Question

If f(x) = cos(x) on the interval (0,2$\pi$), what is the value of c in (0,2$\pi$) where f'(c) = 0, as guaranteed by Rolle's Theorem?

• A. c = $\pi$
• B. c = 3$\pi$/2
• C. c = 5$\pi$
• D. c = $\pi$/4

Answer 1

Answer: (A)

The value of c is $\pi$.

Answer 2

To find the value of $c$ as guaranteed by Rolle's Theorem, we first need to ensure that the conditions of Rolle's Theorem are met for the given function and interval.

Rolle's Theorem Conditions:

For a function $f(x)$ on a closed interval $[a, b]$:

1. $f(x)$ must be continuous on $[a, b]$.
2. $f(x)$ must be differentiable on $(a, b)$.
3. $f(a) = f(b)$.

If these three conditions are satisfied, then there exists at least one value $c$ in the open interval $(a, b)$ such that $f'(c) = 0$.

Applying Rolle's Theorem to $f(x) = \cos(x)$ on $(0, 2\pi)$:

The problem states the interval as $(0, 2\pi)$. For Rolle's Theorem, we consider the closed interval $[0, 2\pi]$.

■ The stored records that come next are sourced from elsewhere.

$ cat src/rtl/itgt_pkg.sv
package itgt_pkg;

    localparam int          LFSR_W    = 16;
    localparam logic [15:0] LFSR_TAPS = 16'hB400;
    localparam logic [15:0] LFSR_SEED = 16'hACE1;

    typedef enum logic [1:0] {
        UPD_IDLE    = 2'd0,
        UPD_REFRESH = 2'd1,
        UPD_ALLOC   = 2'd2
    } upd_kind_e;

    // One Galois step, shifting toward bit 0
    function automatic logic [LFSR_W-1:0] lfsr_step(input logic [LFSR_W-1:0] s);
        return s[0] ? ((s >> 1) ^ LFSR_TAPS) : (s >> 1);
    endfunction

endpackage

$ cat src/rtl/itgt_hash.sv
module itgt_hash #(
    parameter int ADDR_W   = 16,
    parameter int HIST_W   = 4,
    parameter int SETS     = 8,
    parameter int TAG_W    = 6,
    parameter int PATH_LEN = 2,
    parameter int ALIGN    = 2,
    parameter int USE_HIST = 1,
    parameter int USE_PATH = 1,
    localparam int IDX_W   = $clog2(SETS),
    localparam int CNT_W   = $clog2(PATH_LEN + 1),
    localparam int STEP    = IDX_W / PATH_LEN
) (
    input  logic [ADDR_W-1:0]                pc,
    input  logic [HIST_W-1:0]                hist,
    input  logic [PATH_LEN-1:0][ADDR_W-1:0]  path,
    input  logic [CNT_W-1:0]                 cnt,
    output logic [IDX_W-1:0]                 idx,
    output logic [TAG_W-1:0]                 tag
);

    if ((SETS & (SETS - 1)) != 0) begin : g_bad_sets
        $error("SETS must be a power of two");
    end

    logic [IDX_W+HIST_W-1:0] hist_ext;
    logic [IDX_W-1:0]        path_term [PATH_LEN];
    logic [IDX_W-1:0]        acc;

    assign hist_ext = {{IDX_W{1'b0}}, hist};

    for (genvar p = 0; p < PATH_LEN; p++) begin : g_path
        localparam int SH = ALIGN + p * STEP;
        logic [ADDR_W-1:0] shifted;
        assign shifted = path[p] >> SH;
        if (USE_PATH != 0) begin : g_on
            assign path_term[p] = (p < int'(cnt)) ? shifted[IDX_W-1:0] : '0;
        end else begin : g_off
            assign path_term[p] = '0;
        end
    end

    always_comb begin
        acc = pc[ALIGN +: IDX_W];
        if (USE_HIST != 0) begin
            acc = acc ^ hist_ext[IDX_W-1:0];
        end
        for (int p = 0; p < PATH_LEN; p++) begin
            acc = acc ^ path_term[p];
        end
    end

    assign idx = acc;
    assign tag = pc[ALIGN +: TAG_W];

endmodule

$ cat src/rtl/itgt_lfsr.sv
module itgt_lfsr
    import itgt_pkg::*;
(
    input  logic              clk,
    input  logic              rst,
    output logic [LFSR_W-1:0] state
);

    logic [LFSR_W-1:0] state_q;

    always_ff @(posedge clk) begin
        if (rst) begin
            state_q <= LFSR_SEED;
        end else begin
            state_q <= lfsr_step(state_q);
        end
    end

    assign state = state_q;

endmodule

$ cat src/rtl/itgt_store.sv
module itgt_store
    import itgt_pkg::*;
#(
    parameter int ADDR_W = 16,
    parameter int SETS   = 8,
    parameter int WAYS   = 2,
    parameter int TAG_W  = 6,
    localparam int IDX_W = $clog2(SETS),
    localparam int WAY_W = (WAYS > 1) ? $clog2(WAYS) : 1,
    localparam int ENTS  = SETS * WAYS
) (
    input  logic              clk,
    input  logic              rst,
    input  logic [IDX_W-1:0]  rd_idx,
    input  logic [TAG_W-1:0]  rd_tag,
    output logic              rd_hit,
    output logic [ADDR_W-1:0] rd_tgt,
    input  logic              wr_en,
    input  logic [IDX_W-1:0]  wr_idx,
    input  logic [TAG_W-1:0]  wr_tag,
    input  logic [ADDR_W-1:0] wr_tgt,
    input  logic [WAY_W-1:0]  victim,
    output logic [ENTS-1:0]   vld_flat,
    output logic [WAYS-1:0]   way_we
);

    logic              vld_q [SETS][WAYS];
    logic [TAG_W-1:0]  tag_q [SETS][WAYS];
    logic [ADDR_W-1:0] tgt_q [SETS][WAYS];

    logic [WAYS-1:0]   wr_match;
    logic [WAY_W-1:0]  match_way;
    upd_kind_e         kind;

    // Read port: lowest matching way wins
    always_comb begin
        rd_hit = 1'b0;
        rd_tgt = '0;
        for (int w = WAYS - 1; w >= 0; w--) begin
            if (vld_q[rd_idx][w] && (tag_q[rd_idx][w] == rd_tag)) begin
                rd_hit = 1'b1;
                rd_tgt = tgt_q[rd_idx][w];
            end
        end
    end

    // Write side: classify the update
    always_comb begin
        match_way = '0;
        for (int w = WAYS - 1; w >= 0; w--) begin
            wr_match[w] = vld_q[wr_idx][w] && (tag_q[wr_idx][w] == wr_tag);
            if (wr_match[w]) begin
                match_way = WAY_W'(w);
            end
        end
        if (!wr_en) begin
            kind = UPD_IDLE;
        end else if (|wr_match) begin
            kind = UPD_REFRESH;
        end else begin
            kind = UPD_ALLOC;
        end
    end

    always_comb begin
        way_we = '0;
        for (int w = 0; w < WAYS; w++) begin
            case (kind)
                UPD_REFRESH: way_we[w] = (match_way == WAY_W'(w));
                UPD_ALLOC:   way_we[w] = (victim == WAY_W'(w));
                default:     way_we[w] = 1'b0;
            endcase
        end
    end

    always_ff @(posedge clk) begin
        if (rst) begin
            for (int s = 0; s < SETS; s++) begin
                for (int w = 0; w < WAYS; w++) begin
                    vld_q[s][w] <= 1'b0;
                end
            end
        end else begin
            for (int w = 0; w < WAYS; w++) begin
                if (way_we[w] && kind == UPD_ALLOC) begin
                    vld_q[wr_idx][w] <= 1'b1;
                end
            end
        end
    end

    always_ff @(posedge clk) begin
        for (int w = 0; w < WAYS; w++) begin
            if (way_we[w]) begin
                tgt_q[wr_idx][w] <= wr_tgt;
                if (kind == UPD_ALLOC) begin
                    tag_q[wr_idx][w] <= wr_tag;
                end
            end
        end
    end

    for (genvar s = 0; s < SETS; s++) begin : g_vs
        for (genvar w = 0; w < WAYS; w++) begin : g_vw
            assign vld_flat[s * WAYS + w] = vld_q[s][w];
        end
    end

endmodule

$ cat src/rtl/itgt_cache.sv
module itgt_cache
    import itgt_pkg::*;
#(
    parameter int ADDR_W   = 16,
    parameter int HIST_W   = 4,
    parameter int SETS     = 8,
    parameter int WAYS     = 2,
    parameter int TAG_W    = 6,
    parameter int PATH_LEN = 2,
    parameter int ALIGN    = 2,
    parameter int USE_HIST = 1,
    parameter int USE_PATH = 1,
    localparam int IDX_W   = $clog2(SETS),
    localparam int CNT_W   = $clog2(PATH_LEN + 1),
    localparam int WAY_W   = (WAYS > 1) ? $clog2(WAYS) : 1,
    localparam int ENTS    = SETS * WAYS
) (
    input  logic                             clk,
    input  logic                             rst,
    input  logic [ADDR_W-1:0]                lk_pc,
    input  logic [HIST_W-1:0]                lk_hist,
    input  logic [PATH_LEN-1:0][ADDR_W-1:0]  lk_path,
    input  logic [CNT_W-1:0]                 lk_cnt,
    output logic                             lk_hit,
    output logic [ADDR_W-1:0]                lk_tgt,
    input  logic                             up_en,
    input  logic [ADDR_W-1:0]                up_pc,
    input  logic [HIST_W-1:0]                up_hist,
    input  logic [PATH_LEN-1:0][ADDR_W-1:0]  up_path,
    input  logic [CNT_W-1:0]                 up_cnt,
    input  logic [ADDR_W-1:0]                up_tgt
);

    logic [IDX_W-1:0]  lk_idx, up_idx;
    logic [TAG_W-1:0]  lk_tag, up_tag;
    logic [LFSR_W-1:0] rnd;
    logic [WAY_W-1:0]  victim;
    logic [ENTS-1:0]   vld_flat;
    logic [WAYS-1:0]   way_we;

    itgt_hash #(
        .ADDR_W(ADDR_W), .HIST_W(HIST_W), .SETS(SETS), .TAG_W(TAG_W),
        .PATH_LEN(PATH_LEN), .ALIGN(ALIGN), .USE_HIST(USE_HIST), .USE_PATH(USE_PATH)
    ) u_hash_lk (
        .pc(lk_pc), .hist(lk_hist), .path(lk_path), .cnt(lk_cnt),
        .idx(lk_idx), .tag(lk_tag)
    );

    itgt_hash #(
        .ADDR_W(ADDR_W), .HIST_W(HIST_W), .SETS(SETS), .TAG_W(TAG_W),
        .PATH_LEN(PATH_LEN), .ALIGN(ALIGN), .USE_HIST(USE_HIST), .USE_PATH(USE_PATH)
    ) u_hash_up (
        .pc(up_pc), .hist(up_hist), .path(up_path), .cnt(up_cnt),
        .idx(up_idx), .tag(up_tag)
    );

    itgt_lfsr u_lfsr (
        .clk(clk), .rst(rst), .state(rnd)
    );

    assign victim = WAY_W'(rnd % LFSR_W'(WAYS));

    itgt_store #(
        .ADDR_W(ADDR_W), .SETS(SETS), .WAYS(WAYS), .TAG_W(TAG_W)
    ) u_store (
        .clk(clk), .rst(rst),
        .rd_idx(lk_idx), .rd_tag(lk_tag), .rd_hit(lk_hit), .rd_tgt(lk_tgt),
        .wr_en(up_en), .wr_idx(up_idx), .wr_tag(up_tag), .wr_tgt(up_tgt),
        .victim(victim), .vld_flat(vld_flat), .way_we(way_we)
    );

endmodule

$ cat config.mk
export PLATFORM = sky130hd
export DESIGN_NAME = itgt_cache
export DESIGN_NICKNAME = d
export VERILOG_FILES = /design/src/rtl/itgt_pkg.sv /design/src/rtl/itgt_hash.sv /design/src/rtl/itgt_lfsr.sv /design/src/rtl/itgt_store.sv /design/src/rtl/itgt_cache.sv
export SDC_FILE = /design/constraint.sdc
export NUM_CORES = 1
export LEC_CHECK = 0
export ABC_AREA = 0
export BUFFER_PORTS_ARGS = -buffer_cell sky130_fd_sc_hd__buf_2
export CAP_MARGIN = 20
export CELL_PAD_IN_SITES_DETAIL_PLACEMENT = 2
export CELL_PAD_IN_SITES_GLOBAL_PLACEMENT = 2
export CORE_MARGIN = 1.5
export CORE_UTILIZATION = 48
export CTS_BUF_LIST = sky130_fd_sc_hd__clkbuf_16
export CTS_CLUSTER_DIAMETER = 60
export DETAILED_ROUTE_END_ITERATION = 6
export PLACE_DENSITY_LB_ADDON = 0.1
export SYNTH_ARGS = -nofsm -noshare
export SYNTH_HDL_FRONTEND = slang
export SYNTH_SLANG_ARGS = --single-unit
$ cat constraint.sdc
create_clock -name clk -period 8.9 [get_ports clk]
set_input_delay 1.335 -clock clk [delete_from_list [all_inputs] [get_ports clk]]
set_output_delay 1.335 -clock clk [all_outputs]
set_load 0.02 [all_outputs]
* Word-level counts from Yosys, hierarchy flattened
Memory sizes are Yosys's and may differ from the RTL's.
Cells that the tools add are included.
** Word-level totals
- Register bits :: 16
- Bits in latches :: 0
- Memory bits (writable) :: 368
- Memory bits (read-only) :: 0
- Input bits :: 127
- Logic and storage cells :: 66
- Memories :: 3
** Operators by class
- Add/subtract/negate cells :: 0
- Multipliers :: 0
- Divide/modulo/power cells :: 0
- Order comparisons :: 4
- Eq/ne operators :: 6
- Shift operators :: 0
- Multiplexer cells :: 35
- Bitwise gates (word level) :: 9
- Reduce and logical (&&, ||, !) cells :: 8
** Memories
- u_store.tgt_q :: depth 8, width 32, read ports 1, clocked after memory_dff 0, wr ports 1, RTL line itgt_store.sv:29 : logic [ADDR_W-1:0] tgt_q [SETS][WAYS];
- u_store.tag_q :: depth 8, width 12, read ports 2, clocked after memory_dff 0, wr ports 1, RTL line itgt_store.sv:28 : logic [TAG_W-1:0] tag_q [SETS][WAYS];
- u_store.vld_q :: depth 8, width 2, read ports 2, clocked after memory_dff 0, wr ports 8, RTL line itgt_store.sv:27 : logic vld_q [SETS][WAYS];
** Operators by type and width (number)
- $mux 16 :: 3
- $eq 6x6->1 :: 4
- $mux 1 :: 21
- $xor 3x3->3 :: 6
- $mux 3 :: 5
- $lt 1x2->1 const A :: 4
- $mux 2 :: 4
- $logic_and 1x1->1 :: 6
- $not 3->4 :: 1
- $pmux 1 s2 :: 2
- $reduce_or 2->1 :: 2
- $eq 2x1->1 const B :: 1
- $eq 2x2->1 const B :: 1
- $not 1->1 :: 2

* Logic depth before layout (Yosys ltp)
Gate-level depths: netlist (run 1).
An unclocked memory read counts as a cell.
- Depth in word-level cells :: 18
- Gate-level depth with buffers :: 15
- Depth with buffers taken out :: 9

* By module
From an unflattened synthesis (run 1), not the netlist that was laid out.
** Unflattened totals
- Cells, all modules :: 903
- Area total of the unflattened synthesis :: 16713.5 um^2
** By module, submodules not included
- itgt_store :: instances 1, cells an instance 817, area each 15870.2 um^2
- itgt_lfsr :: instances 1, cells an instance 36, area each 462.9 um^2
- itgt_hash :: instances 2, cells an instance 25, area each 190.2 um^2

* Worst setup path before layout (run 1)
No wires, ideal clock.
- Path kind :: input -> output
- Start point :: input port lk_path[2] (netlist name)
- End point :: output port lk_tgt[10]
- Data arrival time :: 4.289 ns
- Setup slack :: 3.276 ns
- Stages :: 10
- Buffers on the path :: 2
- Path through :: xor2_1 > a21oi_2 > xnor2_2 > mux4_1 > nand2b_1 > mux4_2 > nor4_1 > buf_4 > buf_12 > mux2i_1
** Between the ends
- Cells in the longest elaborated chain, start to end :: 8
- Elaborated cells on any way between the ends :: 12
** RTL lines
- start, declared :: RTL line itgt_cache.sv:22 : input logic [PATH_LEN-1:0][ADDR_W-1:0] lk_path,
- $mux 3 (*) :: RTL line itgt_hash.sv:37 : assign path_term[p] = (p < int'(cnt)) ? shifted[IDX_W-1:0] : '0;
- $xor 3x3->3 (*) (2 in series) :: RTL line itgt_hash.sv:49 : acc = acc ^ path_term[p];
- $mem_v2 8x12
- $eq 6x6->1 :: RTL line itgt_store.sv:40 : if (vld_q[rd_idx][w] && (tag_q[rd_idx][w] == rd_tag)) begin
- $logic_and 1x1->1 :: RTL line itgt_store.sv:40
- $mux 16 :: RTL line itgt_store.sv:40
- $mux 16 (*) :: RTL line itgt_store.sv:40
- end, declared :: RTL line itgt_cache.sv:25 : output logic [ADDR_W-1:0] lk_tgt,
Mark *: on every way between the ends. The rest lies on a longest branch, timed or not.

* Worst setup path after layout (run 1)
- Start point :: input port lk_cnt[1]
- End point :: output port lk_tgt[4]
** Between the ends
- Cells in the longest elaborated chain, start to end :: 9
- Elaborated cells on any way between the ends :: 15
** RTL lines
- start, declared :: RTL line itgt_cache.sv:23 : input logic [CNT_W-1:0] lk_cnt,
- $lt 1x2->1 :: RTL line itgt_hash.sv:37
- $mux 3 :: RTL line itgt_hash.sv:37
- $xor 3x3->3 :: RTL line itgt_hash.sv:49
- $xor 3x3->3 (*) :: RTL line itgt_hash.sv:49
- $mem_v2 8x12
- $eq 6x6->1 :: RTL line itgt_store.sv:40
- $logic_and 1x1->1 :: RTL line itgt_store.sv:40
- $mux 16 :: RTL line itgt_store.sv:40
- $mux 16 (*) :: RTL line itgt_store.sv:40
Marks and branches as above.

==> results of run 1 <==
==> path summary, 6_finish.rpt <==
path,startpoint,end,slack [ns],depth (start not counted)
setup / recovery,lk_cnt[1],lk_tgt[4],1.85,12
hold / removal,u_lfsr.state[7]$_SDFF_PP1_,u_lfsr.state[6]$_SDFF_PP1_,0.41,1
setup reg to reg,u_store.tag_q[1][1]$_DFFE_PP_,u_store.tgt_q[5][3]$_DFFE_PP_,5.00,7
hold reg to reg,u_lfsr.state[7]$_SDFF_PP1_,u_lfsr.state[6]$_SDFF_PP1_,0.41,1
==> synthesized netlist by cell type (all sizes together) (5+ instances only) <==
cell	count	area, um^2
xnor2	15	139
and2	5	31.3
a211oi	15	118
mux2	18	203
nor2	34	130
edfxtp	352	10600
nand2b	13	81.3
nand2	49	186
nand3	16	80.1
inv	19	71.3
o31ai	20	164
a21oi	19	103
nor3b	9	77.6
nor4	18	113
nor2b	10	62.6
dfxtp	32	641
o22ai	11	82.6
nor3	12	65.1
mux2i	66	661
o21ai	11	58.8
clkbuf	19	71.3
a221oi	9	85.1
or2	5	31.3
buf	40	248
nand4	18	113
xor2	14	130
mux4	94	2130
==> cells by family after synthesis <==
logic type	count (synthesis)	share of synthesized area, %
and+or+nand+nor	203	6.40
muxes	178	17.8
DFF	384	66.5
xor gates and xnor gates	29	1.60
AOI/OAI and AO/OA	119	5.41
buffers and inverters	78	2.32
==> layer usage <==
metal / vias to the layer above / wire length, um
li1: 4239 / -
met1: 5431 / 21300
met2: 458 / 29000
met3: 147 / 3690
met4: 2 / 2310
met5: - / 13
==> cell type report <==
class	instances	area share [%]
multi-input combinational	529	27.8
inverter	19	0.369
clock buffer	43	5.56
tap	455	2.94
antenna	1	0.0129
clock inverter	35	1.46
timing repair buffer	115	3.84
sequential	384	58.0
==> report_power, final <==
group	internal, mW	switching, mW
sequential	2.03	0.0233
clock	0.998	0.760
combinational	0.293	0.471
total	3.32	1.25
==> sequential cells by signal, summed over array words and instances (netlist names) <==
register       count
u_lfsr.state      16
u_store.tag_q     96
u_store.tgt_q    256
u_store.vld_q     16
==> metrics by stage <==
stage / setup WS (ns) / hold WS, ns / cells / utilization [%]
CTS: 1.88 / 0.412 / 1579 / 55.9
global route: 1.63 / 0.423 / 1581 / 56.0
finish: 1.85 / 0.408 / 1581 / 56.0
floorplan: 3.28 / 0.389 / 991 / -
detailed placement: 2.01 / 0.397 / 1501 / 52.0
global placement: 2.09 / 0.393 / 1500 / 51.9
==> qor.yml, run 1 <==
hold_path_class: "flip-flop to flip-flop"
skew_ns: 0.0183
clock_sinks: 384
grt_pass1_vias: 11327
num_rows: 68
synthCells: 991
grt_setup_unrepaired: "no"
grtUsageMet2_pct: 55.3
ir_drop_v: 0.000196
synth_area_per_cell_um2: 17.0
path_cells: "buf_2 -> nand2b_1 -> a21boi_2 -> o21ai_0 -> nand2_4 -> mux4_2 -> nand2_1 -> mux4_2 -> nor4_2 -> buf_4 -> mux2i_1 -> buf_2"
crit_path_max_incr_delay_ns: 0.63
fmax_mhz: 142
hold_viol_final: 0
gp_congestion: 0.780
syn_to_final_growth_pct: 14.7
postCtsSetupBuffers: 0
root_buffer: "clkbuf_16"
drt_first_iter_violations: 928
crit_path_end_kind: "output port"
die_w_um: 190
tightest_slew_ns: 1.10
yosysSeqAreaShare_pct: 66.5
setup_tns_ns: 0
fillers: 3023
overflow: 0
dr.pass1.iters: 5
cts_tree: "yes"
ys_seq_elements: 384
clkLatencyLatePin_ns: 0.58
dieArea_mm2: 0.0363
multi_input_area_mm2: 0.00538
power_density_mw_per_mm2: 236
io_pins: 144
routed-via-count: 10277
fin_total_pwr_mw: 4.57
cp_num_buf_inv: 3
synth_edf_count: 352
htreeDepth: 2
final_cell_mix: "352 x edfxtp_1, 90 x mux4_2, 69 x buf_2, 66 x mux2i_1, 48 x nand2_1"
ff_latch_area_mm2: 0.0112
drc: 0
nNetsFinal: 1218
clk_pin_slew_worst_paths_ns: 0.06
cts_buffers: 42
core_area_mm2: 0.0345
grt_max_degree: 88
dpl.hpwl_mm: 32.7
relSlewSlack_pct: 26.5
ant_nets: 0
drive_gt1_share_pct: 29.4
period_share_pct: 79.2
routed_wl_mm: 56.3
worstSetupStartpointType: "primary input"
status: "finished, final reports clean"
cts_hold_buf: 0
crit_family: "multiplexers"
fin_area_mm2: 0.0193
post_dp_cell_area_mm2: 0.0180
grt_first_pass_wirelength_mm: 81.4
final_common_cell: "edfxtp_1"
synth_cell_type_count: 71
maxSlewViolCount: 0
avgViaCountPerCell: 6.50
busiest_layer: "met2"
netlist_area_mm2: 0.0169
post_cts_resized: 0
final-setup-viol-count: 0
start_util_pct: 48.8
worstPathRequired_ns: 7.57
crit_path_max_fanout: 41
synth_nets: 1118
yosys_warnings: 0
crit_path_top_delay_cell: "nand2_4"
timing.max_cap.violations: 0
clockBufferDepth: 3
leakage_nw: 6.42
port_buffers: 69
grt_use_met1_pct: 39.0
antenna_found_initial: 2
use_met3_pct: 6.68
grt_usage_pct: 32.0
worst-setup-path-type: "primary input to output port"
async_flop_share_pct: 0
wl_per_cell_um: 35.6
cp_data_arrival_time_ns: 5.72
die_y_um: 190
min_period_ns: 7.05
synth_top_flop_cell: "edfxtp_1"
No activity file was read; power rests on OpenSTA's default activity.
==> run 2: changes to the inputs <==
Settings changed: ABC_AREA 0 to 1, CORE_UTILIZATION 48 to 39.
Clock period 8.9 ns to 6.9 ns, I/O delays scaled along.
==> run 2 against run 1 <==
Sequential share of layout area shrank 1.2 points. Sequential power increased by 27%. Flip-flop and latch count stayed put. Power grew 30%. Final cell count increased by 55%. Critical endpoint is now lk_tgt[13]. Clock-buffer cell count increased by 3. Combinational power grew 51%. Final area is 2.1% higher. Clock skew increased by 0.0035 ns.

1. Continuity: The function $f(x) = \cos(x)$ is continuous for all real numbers, so it is continuous on the closed interval $[0, 2\pi]$. (Condition 1 satisfied)

2. Differentiability: The function $f(x) = \cos(x)$ is differentiable for all real numbers. Its derivative is $f'(x) = -\sin(x)$, which exists for all $x$. Thus, $f(x)$ is differentiable on the open interval $(0, 2\pi)$. (Condition 2 satisfied)

3. Equality of function values at endpoints: $f(0) = \cos(0) = 1$ $f(2\pi) = \cos(2\pi) = 1$ Since $f(0) = f(2\pi)$, this condition is also satisfied.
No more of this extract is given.